**Your goal:** Copy, without any change, the lines from the one that holds "sky130_fd_sc_hd__mux4_2,35" through the final line of the material below.

________________________

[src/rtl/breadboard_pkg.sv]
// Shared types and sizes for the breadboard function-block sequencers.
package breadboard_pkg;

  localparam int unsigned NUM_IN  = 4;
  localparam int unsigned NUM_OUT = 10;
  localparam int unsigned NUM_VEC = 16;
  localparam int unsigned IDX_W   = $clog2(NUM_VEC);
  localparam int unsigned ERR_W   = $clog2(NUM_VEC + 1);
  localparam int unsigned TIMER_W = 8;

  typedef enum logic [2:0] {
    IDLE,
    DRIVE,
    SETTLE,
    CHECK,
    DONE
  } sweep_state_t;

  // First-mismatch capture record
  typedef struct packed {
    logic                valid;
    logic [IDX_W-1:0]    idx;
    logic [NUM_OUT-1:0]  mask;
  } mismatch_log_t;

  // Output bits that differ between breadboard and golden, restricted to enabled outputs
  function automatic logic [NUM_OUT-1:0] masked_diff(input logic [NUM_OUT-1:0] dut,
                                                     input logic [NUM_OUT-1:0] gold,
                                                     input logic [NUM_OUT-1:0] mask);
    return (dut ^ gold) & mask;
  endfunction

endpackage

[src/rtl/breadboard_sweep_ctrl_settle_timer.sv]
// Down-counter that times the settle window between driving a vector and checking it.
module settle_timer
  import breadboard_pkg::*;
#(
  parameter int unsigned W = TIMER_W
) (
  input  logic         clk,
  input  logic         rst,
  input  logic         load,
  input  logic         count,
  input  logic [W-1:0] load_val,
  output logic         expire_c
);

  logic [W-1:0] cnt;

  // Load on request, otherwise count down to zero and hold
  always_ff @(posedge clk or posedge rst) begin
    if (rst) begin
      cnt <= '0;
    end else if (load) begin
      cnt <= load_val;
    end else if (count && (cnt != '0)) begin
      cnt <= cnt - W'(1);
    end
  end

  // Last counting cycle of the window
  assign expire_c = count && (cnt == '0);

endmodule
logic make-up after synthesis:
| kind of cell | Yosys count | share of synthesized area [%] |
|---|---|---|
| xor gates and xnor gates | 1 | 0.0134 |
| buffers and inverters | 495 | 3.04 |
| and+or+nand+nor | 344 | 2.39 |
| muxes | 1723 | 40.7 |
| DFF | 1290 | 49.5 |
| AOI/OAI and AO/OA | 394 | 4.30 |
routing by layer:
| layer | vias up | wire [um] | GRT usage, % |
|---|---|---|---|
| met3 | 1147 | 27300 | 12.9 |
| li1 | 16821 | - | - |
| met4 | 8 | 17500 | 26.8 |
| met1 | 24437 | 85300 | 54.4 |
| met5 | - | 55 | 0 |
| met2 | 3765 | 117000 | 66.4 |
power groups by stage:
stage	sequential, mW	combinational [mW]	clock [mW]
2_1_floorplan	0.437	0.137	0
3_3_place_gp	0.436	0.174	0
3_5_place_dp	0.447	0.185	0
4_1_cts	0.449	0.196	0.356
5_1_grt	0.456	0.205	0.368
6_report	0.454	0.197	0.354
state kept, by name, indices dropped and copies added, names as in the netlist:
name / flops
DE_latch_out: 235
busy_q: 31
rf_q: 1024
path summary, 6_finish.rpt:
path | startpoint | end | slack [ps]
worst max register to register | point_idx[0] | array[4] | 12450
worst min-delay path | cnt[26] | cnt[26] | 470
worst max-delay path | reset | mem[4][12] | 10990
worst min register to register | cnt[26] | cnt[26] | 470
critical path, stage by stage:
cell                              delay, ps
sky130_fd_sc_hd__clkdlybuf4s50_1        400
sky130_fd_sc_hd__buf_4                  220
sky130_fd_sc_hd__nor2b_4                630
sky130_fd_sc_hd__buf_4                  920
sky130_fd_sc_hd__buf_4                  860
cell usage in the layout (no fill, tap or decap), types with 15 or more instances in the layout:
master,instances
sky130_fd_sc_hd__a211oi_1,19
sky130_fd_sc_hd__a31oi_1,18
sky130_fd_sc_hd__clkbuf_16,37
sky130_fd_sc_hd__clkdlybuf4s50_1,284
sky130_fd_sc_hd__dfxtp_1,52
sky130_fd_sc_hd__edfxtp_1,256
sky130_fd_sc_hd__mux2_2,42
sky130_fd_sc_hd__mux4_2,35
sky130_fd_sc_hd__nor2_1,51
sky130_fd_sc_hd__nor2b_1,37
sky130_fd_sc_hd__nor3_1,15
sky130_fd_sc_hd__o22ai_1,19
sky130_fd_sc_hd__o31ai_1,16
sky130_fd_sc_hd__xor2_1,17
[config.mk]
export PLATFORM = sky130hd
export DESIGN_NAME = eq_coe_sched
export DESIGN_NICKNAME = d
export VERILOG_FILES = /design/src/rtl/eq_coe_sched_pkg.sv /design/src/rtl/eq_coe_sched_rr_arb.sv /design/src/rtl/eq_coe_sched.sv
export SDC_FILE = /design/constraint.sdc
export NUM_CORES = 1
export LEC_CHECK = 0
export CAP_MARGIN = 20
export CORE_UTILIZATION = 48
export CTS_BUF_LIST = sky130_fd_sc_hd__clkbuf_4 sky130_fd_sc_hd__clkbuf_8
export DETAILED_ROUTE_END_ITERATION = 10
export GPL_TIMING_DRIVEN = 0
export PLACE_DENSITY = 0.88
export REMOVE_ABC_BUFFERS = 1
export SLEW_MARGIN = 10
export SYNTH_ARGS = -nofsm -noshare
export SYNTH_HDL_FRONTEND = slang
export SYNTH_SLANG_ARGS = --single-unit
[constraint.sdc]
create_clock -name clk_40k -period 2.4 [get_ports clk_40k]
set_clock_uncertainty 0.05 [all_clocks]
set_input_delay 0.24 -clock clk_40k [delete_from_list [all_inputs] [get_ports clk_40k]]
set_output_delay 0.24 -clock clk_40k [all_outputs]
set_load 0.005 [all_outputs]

________________________

**Solution for this problem:**
sky130_fd_sc_hd__mux4_2,35
sky130_fd_sc_hd__nor2_1,51
sky130_fd_sc_hd__nor2b_1,37
sky130_fd_sc_hd__nor3_1,15
sky130_fd_sc_hd__o22ai_1,19
sky130_fd_sc_hd__o31ai_1,16
sky130_fd_sc_hd__xor2_1,17
[config.mk]
export PLATFORM = sky130hd
export DESIGN_NAME = eq_coe_sched
export DESIGN_NICKNAME = d
export VERILOG_FILES = /design/src/rtl/eq_coe_sched_pkg.sv /design/src/rtl/eq_coe_sched_rr_arb.sv /design/src/rtl/eq_coe_sched.sv
export SDC_FILE = /design/constraint.sdc
export NUM_CORES = 1
export LEC_CHECK = 0
export CAP_MARGIN = 20
export CORE_UTILIZATION = 48
export CTS_BUF_LIST = sky130_fd_sc_hd__clkbuf_4 sky130_fd_sc_hd__clkbuf_8
export DETAILED_ROUTE_END_ITERATION = 10
export GPL_TIMING_DRIVEN = 0
export PLACE_DENSITY = 0.88
export REMOVE_ABC_BUFFERS = 1
export SLEW_MARGIN = 10
export SYNTH_ARGS = -nofsm -noshare
export SYNTH_HDL_FRONTEND = slang
export SYNTH_SLANG_ARGS = --single-unit
[constraint.sdc]
create_clock -name clk_40k -period 2.4 [get_ports clk_40k]
set_clock_uncertainty 0.05 [all_clocks]
set_input_delay 0.24 -clock clk_40k [delete_from_list [all_inputs] [get_ports clk_40k]]
set_output_delay 0.24 -clock clk_40k [all_outputs]
set_load 0.005 [all_outputs]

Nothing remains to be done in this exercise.